Mn当量=([Mn]/6+[Cu]/15+[Ni]/15+[Cr]/5+[Mo]/5+[V]/5)×6 … (1)
式(1)中、[Mn]、[Cu]、[Ni]、[Cr]、[Mo]、及び[V]は、それぞれ、Mn、Cu、Ni、Cr、Mo、及びVの質量%を示す。
<2> 前記旧オーステナイト粒のアスペクト比が3.0以上である<1>に記載のアズロール型K55電縫油井管。
<3> L方向の引張強度が655N/mm以上であり、L方向の降伏強度が379〜530N/mmである<1>又は<2>に記載のアズロール型K55電縫油井管。
<4> 前記化学組成が、質量%で、
Cu:0超0.30%以下、
Ni:0超0.30%以下、
Cr:0超0.30%以下、
Mo:0超0.10%以下、
V:0超0.10%以下、
Nb:0超0.050%以下、
Ti:0超0.030%以下、及び
Ca:0超0.0100%以下の1種又は2種以上を含み、
前記化学組成において、前記Mn当量が0.70以上1.20以下である<1>〜<3>のいずれか1項に記載のアズロール型K55電縫油井管。
<5> <1>〜<4>のいずれか1項に記載のアズロール型K55電縫油井管の製造に用いられる熱延鋼板であって、
化学組成が、質量%で、
C :0.30〜0.50%、
Si:0.05〜0.40%、
Mn:0.50〜1.20%、
P :0〜0.030%、
S :0〜0.020%、
Al:0.002〜0.080%、
N :0〜0.0080%、
Cu:0〜0.30%、
Ni:0〜0.30%、
Cr:0〜0.30%、
Mo:0〜0.10%、
V :0〜0.10%、
Nb:0〜0.050%、
Ti:0〜0.030%、
Ca:0〜0.0100%、並びに
残部:Fe及び不純物からなり、
前記Mn当量が0.50以上1.20以下であり、
L断面における、板表面からの距離が板厚の1/4である位置の金属組織は、旧オーステナイト粒が偏平しているフェライト−パーライト組織であり、前記旧オーステナイト粒の粒界に存在するフェライトである粒界フェライトと、前記旧オーステナイト粒の粒内に存在するフェライトである粒内フェライトと、を含み、前記金属組織の全面積に対する前記粒界フェライト及び前記粒内フェライトの合計面積率が10〜30%であり、
L方向の引張強度が640N/mm以上であり、L方向の降伏強度が294〜467N/mmである熱延鋼板。
【発明の効果】
【0011】
本開示の一態様によれば、母材靭性に優れたアズロール型K55電縫油井管、及び、上記アズロール型K55電縫油井管の製造に好適な熱延鋼板が提供される。
【図面の簡単な説明】
【0012】
図1】本開示の電縫油井管の一例に係る電縫油井管の母材90°位置のL断面における管厚1/4位置の金属組織を示す金属組織写真(光学顕微鏡写真、撮影倍率500倍)である。
図2図1中の一部分についての旧オーステナイト粒の粒界(即ち、粒界フェライト)を示した模式図である。
図3A】高C量の鋼を、通常の熱間圧延温度で熱間圧延し、ROT上で冷却する場合のCCT曲線の一例を模式的に示す図である。
図3B】高C量の鋼を、通常の熱間圧延温度より低い温度で熱間圧延し、ROT上で冷却する場合のCCT曲線の一例を模式的に示す図である。
【発明を実施するための形態】
【0013】
本明細書において、「〜」を用いて表される数値範囲は、「〜」の前後に記載される数値を下限値及び上限値として含む範囲を意味する。
本明細書において、成分(元素)の含有量を示す「%」は、「質量%」を意味する。
本明細書において、C(炭素)の含有量を、「C量」と表記することがある。
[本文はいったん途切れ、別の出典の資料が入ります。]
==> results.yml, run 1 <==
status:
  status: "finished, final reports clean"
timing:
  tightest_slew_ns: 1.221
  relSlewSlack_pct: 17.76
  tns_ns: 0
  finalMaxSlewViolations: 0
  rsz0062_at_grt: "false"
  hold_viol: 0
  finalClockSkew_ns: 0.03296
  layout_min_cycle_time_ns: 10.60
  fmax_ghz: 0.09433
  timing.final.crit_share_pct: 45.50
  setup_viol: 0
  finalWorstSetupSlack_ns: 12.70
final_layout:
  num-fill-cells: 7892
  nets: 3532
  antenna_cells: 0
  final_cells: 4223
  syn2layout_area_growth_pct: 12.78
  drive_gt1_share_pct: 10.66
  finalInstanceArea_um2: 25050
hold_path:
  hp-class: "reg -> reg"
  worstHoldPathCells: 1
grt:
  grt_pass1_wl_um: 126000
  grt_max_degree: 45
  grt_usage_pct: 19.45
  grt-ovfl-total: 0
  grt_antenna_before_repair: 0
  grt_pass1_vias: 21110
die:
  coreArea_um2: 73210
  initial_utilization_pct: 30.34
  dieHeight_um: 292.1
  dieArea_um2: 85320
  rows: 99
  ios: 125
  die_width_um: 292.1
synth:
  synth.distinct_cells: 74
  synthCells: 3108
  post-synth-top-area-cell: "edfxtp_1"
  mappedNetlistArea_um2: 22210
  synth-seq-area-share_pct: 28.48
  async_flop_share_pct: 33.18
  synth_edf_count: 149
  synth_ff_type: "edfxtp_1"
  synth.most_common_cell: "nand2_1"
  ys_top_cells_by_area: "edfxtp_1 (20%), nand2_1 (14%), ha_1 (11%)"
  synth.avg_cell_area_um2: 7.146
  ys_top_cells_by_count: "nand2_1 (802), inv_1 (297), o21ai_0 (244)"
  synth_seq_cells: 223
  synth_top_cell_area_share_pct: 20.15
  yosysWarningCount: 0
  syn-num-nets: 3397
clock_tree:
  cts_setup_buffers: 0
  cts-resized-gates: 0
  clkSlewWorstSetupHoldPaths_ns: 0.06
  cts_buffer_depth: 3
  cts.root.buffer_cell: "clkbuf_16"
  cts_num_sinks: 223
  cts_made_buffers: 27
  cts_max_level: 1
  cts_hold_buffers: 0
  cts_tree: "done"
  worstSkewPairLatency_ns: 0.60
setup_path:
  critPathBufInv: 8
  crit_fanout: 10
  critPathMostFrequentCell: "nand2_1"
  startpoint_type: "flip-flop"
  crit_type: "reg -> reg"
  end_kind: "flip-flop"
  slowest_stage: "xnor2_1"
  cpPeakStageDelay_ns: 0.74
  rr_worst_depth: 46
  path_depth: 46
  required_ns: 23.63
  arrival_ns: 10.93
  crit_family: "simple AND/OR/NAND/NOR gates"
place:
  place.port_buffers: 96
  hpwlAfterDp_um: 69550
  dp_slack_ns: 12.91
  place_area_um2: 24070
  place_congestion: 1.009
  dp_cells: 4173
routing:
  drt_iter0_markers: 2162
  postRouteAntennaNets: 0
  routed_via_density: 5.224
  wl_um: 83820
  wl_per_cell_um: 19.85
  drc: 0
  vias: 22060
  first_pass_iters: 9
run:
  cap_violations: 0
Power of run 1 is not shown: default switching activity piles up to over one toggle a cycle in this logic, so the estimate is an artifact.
File: config.mk
export PLATFORM = sky130hd
export DESIGN_NAME = sparse_polynomial_term_store
export DESIGN_NICKNAME = d
export VERILOG_FILES = /design/src/rtl/spts_pkg.sv /design/src/rtl/spts_dp.sv /design/src/rtl/spts_ctrl.sv /design/src/rtl/sparse_polynomial_term_store.sv
export SDC_FILE = /design/constraint.sdc
export NUM_CORES = 2
export LEC_CHECK = 0
export BUFFER_PORTS_ARGS = -buffer_cell sky130_fd_sc_hd__buf_4
export CORE_AREA = 2 2 505 381
export CTS_BUF_LIST = sky130_fd_sc_hd__clkbuf_8
export DETAILED_ROUTE_END_ITERATION = 8
export DIE_AREA = 0 0 507 383
export PLACE_DENSITY = 0.69
export REMOVE_ABC_BUFFERS = 1
export SLEW_MARGIN = 20
export SYNTH_ARGS = -nofsm -noshare
export SYNTH_HDL_FRONTEND = slang
export SYNTH_SLANG_ARGS = --single-unit
File: constraint.sdc
create_clock -name clk_i -period 28.5 [get_ports clk_i]
set_input_delay 4.275 -clock clk_i [delete_from_list [all_inputs] [get_ports clk_i]]
set_output_delay 4.275 -clock clk_i [all_outputs]
set_load 0.03 [all_outputs]
==> src/hdl/kmmeg_pkg.sv <==
// package for the key matrix event generator
// shared widths, reset values, event kind codes and controller/datapath structs
// no dependencies
package kmmeg_pkg;

  localparam int ROW_COUNT_DEF = 4;
  localparam int COL_COUNT_DEF = 8;
  localparam int LEVEL_W       = 8;
  localparam int ROW_W_IN      = 2;
  localparam int POT_W         = 12;

  localparam int NOTE_W = 7;
  localparam int VEL_W  = 7;
  localparam int CHAN_W = 5;
  localparam int KIND_W = 2;

  localparam int APB_ADDR_W = 4;
  localparam int APB_DATA_W = 32;

  localparam logic [NOTE_W-1:0] ROOT_NOTE_RST = 7'd48;
  localparam logic [VEL_W-1:0]  VELOCITY_RST  = 7'd100;
  localparam logic [CHAN_W-1:0] CHANNEL_RST   = 5'd1;
  localparam logic [NOTE_W-1:0] CC_NUMBER_RST = 7'd1;
  localparam logic [VEL_W-1:0]  CC_MAX        = 7'd127;

  localparam logic [1:0] REG_ROOT_NOTE = 2'd0;
  localparam logic [1:0] REG_VELOCITY  = 2'd1;
  localparam logic [1:0] REG_CHANNEL   = 2'd2;
  localparam logic [1:0] REG_CC_NUMBER = 2'd3;

  localparam logic CMD_ROW = 1'b0;
  localparam logic CMD_POT = 1'b1;

  localparam logic [KIND_W-1:0] KIND_NOTE_OFF = 2'd0;
  localparam logic [KIND_W-1:0] KIND_NOTE_ON  = 2'd1;
  localparam logic [KIND_W-1:0] KIND_CC       = 2'd2;

  typedef struct packed {
    logic [NOTE_W-1:0] root_note;
    logic [VEL_W-1:0]  note_velocity;
    logic [CHAN_W-1:0] midi_channel;
    logic [NOTE_W-1:0] cc_number;
  } cfg_t;

  typedef struct packed {
    logic capture;
    logic col_step;
    logic emit_note;
    logic emit_cc;
  } ctrl_cmd_t;

  typedef struct packed {
    logic row_ok;
    logic diff_any;
    logic cc_fire;
    logic cur_diff;
    logic rest_zero;
    logic out_free;
  } dp_status_t;

endpackage
--- config.mk ---
export PLATFORM = sky130hd
export DESIGN_NAME = dhb_decide
export DESIGN_NICKNAME = d
export VERILOG_FILES = /design/src/hdl/dhb_pkg.sv /design/src/hdl/dhb_decide.sv
export SDC_FILE = /design/constraint.sdc
export NUM_CORES = 1
export LEC_CHECK = 0
export ABC_AREA = 1
export BUFFER_PORTS_ARGS = -buffer_cell sky130_fd_sc_hd__buf_2
export CAP_MARGIN = 20
export CORE_MARGIN = 5
export CORE_UTILIZATION = 57
export DETAILED_ROUTE_END_ITERATION = 7
export GPL_ROUTABILITY_DRIVEN = 0
export PLACE_DENSITY = 0.95
export SYNTH_ARGS = -nofsm -noshare
export SYNTH_HDL_FRONTEND = slang
export SYNTH_SLANG_ARGS = --single-unit
export TNS_END_PERCENT = 10
--- constraint.sdc ---
create_clock -name vclk -period 5.44
set_clock_uncertainty 0.1 [all_clocks]
set_input_delay 0.816 -clock vclk [all_inputs]
set_output_delay 0.816 -clock vclk [all_outputs]
set_load 0.01 [all_outputs]
--- src/hdl/dhb_pkg.sv ---
// Package: shared types and constants of the deadband/heartbeat publish decision unit.
package dhb_pkg;

	localparam int POINT_COUNT = 256;
	localparam int IDX_W = 8;
	localparam int VALUE_W = 32;
	localparam int TICK_W = 32;
	localparam int BAND_W = 16;
	localparam int HB_W = 16;
	localparam int MS_W = 10;
	localparam int HB_MS_W = HB_W + MS_W;
	localparam logic [MS_W-1:0] MS_PER_SECOND = MS_W'(1000);
	localparam logic [IDX_W:0] IDX_LIMIT = (IDX_W + 1)'(POINT_COUNT);

	typedef enum logic {
		OP_EVALUATE = 1'b0,
		OP_CLEAR    = 1'b1
	} op_t;

	typedef logic [IDX_W-1:0] point_idx_t;

	typedef struct packed {
		op_t                        operation;
		point_idx_t                 point_index;
		logic signed [VALUE_W-1:0]  sample_value;
		logic                       is_text;
		logic [BAND_W-1:0]          deadband;
		logic [HB_W-1:0]            heartbeat_seconds;
		logic [TICK_W-1:0]          now_ms;
	} eval_item_t;

	typedef struct packed {
		logic                       publish;
		logic signed [VALUE_W-1:0]  published_value;
	} result_t;

	// Last published value and tick of one point.
	typedef struct packed {
		logic [VALUE_W-1:0] value;
		logic [TICK_W-1:0]  tick;
	} slot_t;

endpackage

--- src/hdl/dhb_decide.sv ---
// Module: publish decision for one evaluate beat against its point's stored state.
module dhb_decide (
	input  dhb_pkg::eval_item_t             item,
	input  logic [dhb_pkg::HB_MS_W-1:0]     hb_ms,
	input  logic                            has_published,
	input  dhb_pkg::slot_t                  slot,
	output logic                            due
);

	logic [dhb_pkg::VALUE_W:0]  sample_ext;
	logic [dhb_pkg::VALUE_W:0]  last_ext;
	logic [dhb_pkg::VALUE_W:0]  diff_fwd;
	logic [dhb_pkg::VALUE_W:0]  diff_rev;
	logic [dhb_pkg::VALUE_W:0]  diff_abs;
	logic [dhb_pkg::TICK_W-1:0] elapsed;
	logic                       band_due;
	logic                       text_due;
	logic                       hb_due;

	// Sign-extend to 33 bits so the difference cannot overflow.
	assign sample_ext = {item.sample_value[dhb_pkg::VALUE_W-1], item.sample_value};
	assign last_ext   = {slot.value[dhb_pkg::VALUE_W-1], slot.value};
	assign diff_fwd   = sample_ext - last_ext;
	assign diff_rev   = last_ext - sample_ext;
	assign diff_abs   = diff_fwd[dhb_pkg::VALUE_W] ? diff_rev : diff_fwd;

	assign band_due = (item.deadband == '0)
		|| (diff_abs >= (dhb_pkg::VALUE_W + 1)'(item.deadband));
	assign text_due = (item.sample_value != slot.value);

	// Wrapping elapsed time against the heartbeat period.
	assign elapsed = item.now_ms - slot.tick;
	assign hb_due  = (item.heartbeat_seconds != '0)
		&& (elapsed >= dhb_pkg::TICK_W'(hb_ms));

	assign due = !has_published || (item.is_text ? text_due : band_due) || hb_due;

endmodule

==> results of run 1 <==
[placed cells by master (no fill, tap or decap), types with 2 or more instances in the layout]
cell,n
sky130_fd_sc_hd__inv_2,3
sky130_fd_sc_hd__inv_4,2
sky130_fd_sc_hd__nand3b_1,5
sky130_fd_sc_hd__a21oi_1,94
sky130_fd_sc_hd__nand2_2,17
sky130_fd_sc_hd__a211oi_1,2
sky130_fd_sc_hd__xor2_1,28
sky130_fd_sc_hd__nand3_1,73
sky130_fd_sc_hd__buf_8,2
sky130_fd_sc_hd__o21ai_1,4
sky130_fd_sc_hd__ha_1,131
sky130_fd_sc_hd__nand3_2,5
sky130_fd_sc_hd__diode_2,2
sky130_fd_sc_hd__fa_1,2
sky130_fd_sc_hd__ha_4,6
sky130_fd_sc_hd__nand2_1,548
sky130_fd_sc_hd__o21bai_1,9
sky130_fd_sc_hd__nor2_1,113
sky130_fd_sc_hd__nand4_1,22
sky130_fd_sc_hd__o21ai_2,2
sky130_fd_sc_hd__o21ai_0,30
sky130_fd_sc_hd__buf_4,77
sky130_fd_sc_hd__a31oi_1,5
sky130_fd_sc_hd__a21oi_2,5
sky130_fd_sc_hd__nor4_1,11
sky130_fd_sc_hd__buf_6,2
sky130_fd_sc_hd__nor3_1,14
sky130_fd_sc_hd__inv_1,369
sky130_fd_sc_hd__xnor2_1,14
sky130_fd_sc_hd__o21a_1,3
sky130_fd_sc_hd__buf_2,187
sky130_fd_sc_hd__a21o_1,7
sky130_fd_sc_hd__nor2_4,4
sky130_fd_sc_hd__nand2_4,8
sky130_fd_sc_hd__nor2_2,5
[area by class of cell]
type | count | area, um2
repair buffers | 269 | 1587
well taps | 180 | 225.2
multi-input cells | 1180 | 6735
fillers | 1176 | 3850
inverters | 376 | 1425
diodes | 2 | 5.005
[metal layers]
layer,up-vias,share of wire,track usage
li1,5330,-,-
met4,0,0.055,0.1305
met3,142,0.097,0.03445
met2,653,0.47,0.5290
met5,-,0,0
met1,4659,0.38,0.3499
[through the flow]
step	power, uW	area (um2)
2_1_floorplan	780.1	7986
3_5_place_dp	1143	9657
5_1_grt	1406	9977
4_1_cts	1170	9746
6_report	1267	9977
3_3_place_gp	1091	9657
[kinds of logic (layout without fill, tap and decap cells)]
group / count (synthesis) / count (layout) / share of synthesized area
buf+inv: 384 / 645 / 0.1852
fa+ha+maj: 140 / 140 / 0.2222
other cells: 0 / 2 / 0
mux: 2 / 2 / 0.002507
simple gates: 828 / 829 / 0.4288
xor+xnor: 43 / 43 / 0.04716
compound gates: 166 / 166 / 0.1142
[worst min path at each step]
stage / from / end / slack, ps
final: has_published / due / 1780
after CTS: has_published / due / 1810
after floorplan: has_published / due / 1640
after global routing: has_published / due / 1790
after global placement: has_published / due / 1800
after detailed placement: has_published / due / 1810
[timing repair]
| item | in CTS | in global routing |
|---|---|---|
| pin swaps | 5 | 31 |
| endpoints found under the setup margin | 1 | 1 |
| resized for setup | 18 | 39 |
| cloned | 1 | 0 |
| setup buffers | 1 | 5 |
[tightest hold or removal path: cells and delay by family]
kind / cells / cell delay, ps
buf+inv: 2 / 190
simple gates: 1 / 50
[where the power goes]
| part | leakage (uW) | internal [uW] | switching [uW] |
|---|---|---|---|
| logic | 0.00651 | 515 | 752 |
| clock network | 0.0000000127 | 0.0000492 | 0 |
| registers | 0 | 0 | 0 |
| total | 0.00651 | 515 | 752 |
==> reports/results.env, run 1 <==
RUN_STATUS='finished with violations'
VIOLATIONS='negative setup slack'
SYNTH_TO_LAYOUT_AREA_GROWTH_PCT=24.93
CRITICAL-PATH-MAX-STAGE-DELAY_PS=400
SETUP_TOTAL_NEGATIVE_SLACK_PS=-333.1
SYNTHESIS.YOSYS.WARNINGS=0
WORST_SETUP_PATH_ENDPOINT='due'
CRIT_START='slot[32]'
ROUTED_WIRELENGTH_UM=26460
CP_MAX_FO=8
CRIT_REQUIRED_PS=4520
FINAL-MAX-SLEW-VIOLATION-COUNT=0
VIA_COUNT_OF_THE_FIRST_GLOBAL_ROUTING_PASS=10056
DRC_ERRORS=0
TOP_CELL_TYPES_BY_OCCURRENCE_AFTER_SYNTHESIS='sky130_fd_sc_hd__nand2_1, sky130_fd_sc_hd__inv_1, sky130_fd_sc_hd__ha_1'
DESIGN.SEQ.COUNT=0
PLACE.DETAILED.HPWL_UM=22520
PORT_BUFFERS=189
DR_TOTAL_VIAS=10784
FINAL-SEQ-AREA_UM2=0
POST-ROUTE-PERIOD-UTIL=1.061
SYNTH.YOSYS.SEQ_AREA_SHARE=0
REPORT.FINAL.HOLD_VIOL_COUNT=0
CRITICAL_PATH.STARTPOINT_TYPE='input pin'
PATH_COMMON_CELL='sky130_fd_sc_hd__nand2_1'
POST_ROUTE_NON_FILLER_STANDARD_CELL_COUNT=2007
TIMING.SETUP.CRITICAL_PATH_CLASS='in -> out'
DIE-HEIGHT_UM=128.4
SYNTHESIS.AREA_MM2=0.007986
SETUP_WS_PS=-333.1
HOLD-WORST-SLACK_PS=1778
SYNTHDISTINCTLIBCELLS=40
POWER.IR.VDD_WORST_V=0.00007661
DETAILEDROUTE.FIRSTITERATIONVIOLATIONS=895
MOST_NUMEROUS_CELL_IN_THE_YOSYS_NETLIST='sky130_fd_sc_hd__nand2_1'
IO-PIN-COUNT=198
TOTAL_DIE_AREA_MM2=0.01648
GLOBALROUTE.TOTALOVERFLOW=0
TIMING.MAX_CAP.VIOLATIONS=0
N_CLOCK_BUFFER=0
GLOBALROUTETOTALUTIL=0.2943
PLACE_INST=1999
WORSTPATHARRIVAL_PS=4860
START_UTIL=0.5776
ROWS=43
CRITICAL_PATH.ENDPOINT_TYPE='primary output'
MAXCLOCKFREQUENCY_MHz=173.2
POWER.DENSITY_CELL_AREA_mW_PER_MM2=127.0
MAXIMUM_NUMBER_OF_PINS_ON_ONE_NET_BEFORE_GLOBAL_ROUTE_REPAIR=16
FP.COREAREA_MM2=0.01383
FLOORPLAN.DIE.WIDTH_UM=128.4
DP_WORST_SETUP_SLACK_PS=-268.6
FINISH.UTILIZATION=0.7216
LAYOUT-DRIVE-GT1-SHARE=0.1836
SYNTH_LARGEST_TYPE_AREA_FRACTION=0.2627
MIN-DELAY-PATH-CLASS='in -> out'
AVGVIACOUNTPERCELL=5.373
FINAL-SETUP-VIOL-COUNT=1
SYN_NETS=1900
DESIGN.FINAL.NETS=2164
GLOBAL_ROUTE_WIRE_LENGTH_BEFORE_REPAIR_UM=41830
FINALCRITICALPERIOD_PS=5773
POST-SYNTH-TOP-AREA-CELL='sky130_fd_sc_hd__nand2_1'
CP_NUM_BUF_INV=6
POSTCTSHOLDBUFS=0
GRT_ANTENNA_BEFORE_REPAIR=2
TIGHTESTPINTRANSITION_PS=459.8
WL_PER_CELL_UM=13.19
HOLD_PATH_DEPTH=3
SYN-MEAN-INSTANCE-AREA_UM2=5.110
PATH_DEPTH=39
RSZ0062_AT_GRT='true'
FIRSTDRTPASSITERS=8
SYN_INST_COUNT=1563
TOP_CELL_FAMILY_BY_DELAY_ON_THE_CRITICAL_PATH='simple AND/OR/NAND/NOR gates'
NETLIST_TOP_CELLS_AREA='sky130_fd_sc_hd__nand2_1, sky130_fd_sc_hd__ha_1, sky130_fd_sc_hd__inv_1, sky130_fd_sc_hd__a21oi_1, sky130_fd_sc_hd__nor2_1'
CRITPATHSLOWESTCELL='sky130_fd_sc_hd__fa_2'
MAX_SLEW_MARGIN=0.6902
TOTAL_LEAKAGE_POWER_uW=0.006514
FINAL_ANTENNA_NET_COUNT=0
Note: power is estimated with default switching activity, not from simulation.
==> inputs of run 2 (changes only) <==
Settings changed: BUFFER_PORTS_ARGS -buffer_cell sky130_fd_sc_hd__buf_2 to not set, CAP_MARGIN 20 to 30, CORE_UTILIZATION 57 to 65, DONT_BUFFER_PORTS set to 1, PLACE_DENSITY 0.95 to 0.92.
==> run 2 against run 1 <==
  * The flow now finishes without violations
  * Sequential cell count stayed put
  * Fmax rose by 8.5%
  * First-iteration DRC count is 8.2% higher
  * Critical path depth fell by 2
  * Hold slack worse by 180 ps
  * Non-clock buffer count decreased by 217
  * Worst setup slack better by 450 ps
  * Combinational power fell by 11%
  * Critical path type unchanged
  * Critical endpoint unchanged
  * Highest routed layer unchanged
==> reports/results.env, run 2 (synthesis results as in run 1) <==
DESIGN.SEQ.COUNT=0  # unchanged
CRITICAL-PATH-MAX-STAGE-DELAY_PS=390  # about the same
DR_TOTAL_VIAS=9768  # -9.4%
TIMING.SETUP.CRITICAL_PATH_CLASS='in -> out'
FLOORPLAN.DIE.WIDTH_UM=120.8  # -5.9%
GLOBALROUTE.TOTALOVERFLOW=0  # unchanged
ROWS=40  # -7.0%
FINAL-SEQ-AREA_UM2=0  # unchanged
SYNTH_TO_LAYOUT_AREA_GROWTH_PCT=9.604
AVGVIACOUNTPERCELL=5.566  # +3.6%
DESIGN.FINAL.NETS=1947  # -10%
FINISH.UTILIZATION=0.7288  # +0.007186
TIGHTESTPINTRANSITION_PS=438.2  # -21.63 ps
TOP_CELL_FAMILY_BY_DELAY_ON_THE_CRITICAL_PATH='simple AND/OR/NAND/NOR gates'
MIN-DELAY-PATH-CLASS='in -> out'
GRT_ANTENNA_BEFORE_REPAIR=0  # -2
MAX_SLEW_MARGIN=0.7048  # +0.01458
DIE-HEIGHT_UM=120.8  # -5.9%
REPORT.FINAL.HOLD_VIOL_COUNT=0  # unchanged
POWER.DENSITY_CELL_AREA_mW_PER_MM2=128.8  # +1.4%
VIA_COUNT_OF_THE_FIRST_GLOBAL_ROUTING_PASS=9098  # -9.5%
DETAILEDROUTE.FIRSTITERATIONVIOLATIONS=968  # +8.2%
PORT_BUFFERS=0  # -100%
POWER.IR.VDD_WORST_V=0.00008820  # +15%
FIRSTDRTPASSITERS=7  # -1
START_UTIL=0.6649  # +0.08730
HOLD-WORST-SLACK_PS=1593  # -185.0 ps
DRC_ERRORS=0  # unchanged
IO-PIN-COUNT=198  # unchanged
PLACE.DETAILED.HPWL_UM=20810  # -7.6%
TOTAL_DIE_AREA_MM2=0.01460  # -11%
FINAL-SETUP-VIOL-COUNT=0  # -1
GLOBALROUTETOTALUTIL=0.3033  # +0.009022
ROUTED_WIRELENGTH_UM=23630  # -11%
RSZ0062_AT_GRT='true'
FINAL_ANTENNA_NET_COUNT=0  # unchanged
CRIT_REQUIRED_PS=4520  # about the same
DPL-INSTANCE-AREA_MM2=0.008494  # -12%
RUN_STATUS='completed'
MAXCLOCKFREQUENCY_MHz=187.9  # +8.5%
PATH_COMMON_CELL='sky130_fd_sc_hd__nand2_1'
FINAL_COMMON_CELL='sky130_fd_sc_hd__nand2_1'
CRITICAL_PATH.STARTPOINT_TYPE='input pin'
FINALCRITICALPERIOD_PS=5322  # -451.3 ps
MAXIMUM_NUMBER_OF_PINS_ON_ONE_NET_BEFORE_GLOBAL_ROUTE_REPAIR=13  # -3
POST-ROUTE-PERIOD-UTIL=0.9783  # -0.08296
LAYOUT-DRIVE-GT1-SHARE=0.07276  # -0.1108
POSTCTSHOLDBUFS=0  # unchanged
TIMING.MAX_CAP.VIOLATIONS=0  # unchanged
FP.COREAREA_MM2=0.01201  # -13%
CP_NUM_BUF_INV=5  # -1
CRITPATHSLOWESTCELL='sky130_fd_sc_hd__fa_2'
FINAL_CELL_MIX='sky130_fd_sc_hd__nand2_1, sky130_fd_sc_hd__inv_1, sky130_fd_sc_hd__ha_1, sky130_fd_sc_hd__nor2_1, sky130_fd_sc_hd__a21oi_1'
CP_MAX_FO=8  # unchanged
NUM_ANTENNA_CELLS=0  # -2
GLOBAL_ROUTE_WIRE_LENGTH_BEFORE_REPAIR_UM=38000  # -9.2%
N_CLOCK_BUFFER=0  # unchanged
TOTAL_LEAKAGE_POWER_uW=0.005603  # -14%
FINALINSTANCEAREA_MM2=0.008753  # -12%
WORSTPATHARRIVAL_PS=4410  # -450 ps
FINAL-MAX-SLEW-VIOLATION-COUNT=0  # unchanged
WL_PER_CELL_UM=13.46  # +2.1%
CRITICAL_PATH.ENDPOINT_TYPE='primary output'
run 2: cell type report:
cell class                      instances  area (um2)
Inverter                              376        1433
Multi-Input combinational cell       1180        6734
Tap cell                              147       183.9
Timing Repair Buffer                   52       402.9
Fill cell                            1064        3258
run 2: per-layer routing:
layer	track usage	vias to the layer above	routed length, um
met5	0	-	0
met4	0.08499	0	962
met3	0.04303	100	2762
met2	0.5398	556	10750
met1	0.3784	4230	9150
li1	-	4882	-
run 2: worst paths after layout:
path	slack, ps	endpoint	depth (start not counted)	startpoint
worst max-delay path	120	due	37	item[65]
worst min-delay path	1590	due	1	has_published
run 2: stage by stage:
step,total power (uW),setup TNS [ps],cells,setup WS [ps]
after detailed placement,1035,-2.880,1752,-2.880
after global placement,996.4,0,1752,75.01
final,1127,0,1755,118.2
after CTS,1042,0,1752,7.645
after global routing,1262,-116.0,1755,-116.0
after floorplan,780.1,0,1563,436.6
run 2: repair_timing:
item,4_1_cts,5_1_grt
buffers inserted,0,2
pin swaps,0,31
resized for setup,1,48
setup endpoints to repair,1,1
cloned,0,1
run 2: where the power goes:
part	internal (uW)	total [uW]	switching (uW)
registers	0	0	0
logic	436	1130	691
clock network	0	0	0
total	436	1130	691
他の元素の含有量についても同様に表記することがある。
本明細書において、「油井管」の概念には、油井に用いられる鋼管と、ガス井に用いられる鋼管と、の両方が包含される。
本明細書において、「工程」との用語は、独立した工程だけではなく、他の工程と明確に区別できない場合であってもその工程の所期の目的が達成されれば、本用語に含まれる。
【0014】
〔アズロール型K55電縫油井管〕
本開示のアズロール型K55電縫油井管(以下、「本開示の電縫油井管」ともいう)は、
化学組成が、質量%で、
C :0.30〜0.50%、
Si:0.05〜0.40%、
Mn:0.50〜1.20%、
P :0〜0.030%、
S :0〜0.020%、
Al:0.002〜0.080%、
N :0〜0.0080%、
Cu:0〜0.30%、
Ni:0〜0.30%、
Cr:0〜0.30%、
Mo:0〜0.10%、
V :0〜0.10%、
Nb:0〜0.050%、
Ti:0〜0.030%、
Ca:0〜0.0100%、並びに
残部:Fe及び不純物からなり、
下記式(1)で定義されるMn当量が0.50以上1.20以下であり、
電縫溶接部から周方向に90°ずれた位置のL断面における、外周面からの距離が管厚の1/4である位置の金属組織は、旧オーステナイト粒が偏平しているフェライト−パーライト組織であり、旧オーステナイト粒の粒界に存在するフェライトである粒界フェライトと、旧オーステナイト粒の粒内に存在するフェライトである粒内フェライトと、を含み、金属組織の全面積に対する粒界フェライト及び粒内フェライトの合計面積率が10〜30%である。
Mn当量=([Mn]/6+[Cu]/15+[Ni]/15+[Cr]/5+[Mo]/5+[V]/5)×6 … (1)
式(1)中、[Mn]、[Cu]、[Ni]、[Cr]、[Mo]、及び[V]は、それぞれ、Mn、Cu、Ni、Cr、Mo、及びVの質量%を示す。
【0015】
本明細書において、アズロール型K55電縫油井管とは、前述したとおり、K55であり、かつ、アズロール型電縫鋼管である油井管、即ち、TS(引張強度)>655N/mm、かつ、YS(降伏強度):379〜552N/mmを満足するアズロール型電縫鋼管である油井管を意味する。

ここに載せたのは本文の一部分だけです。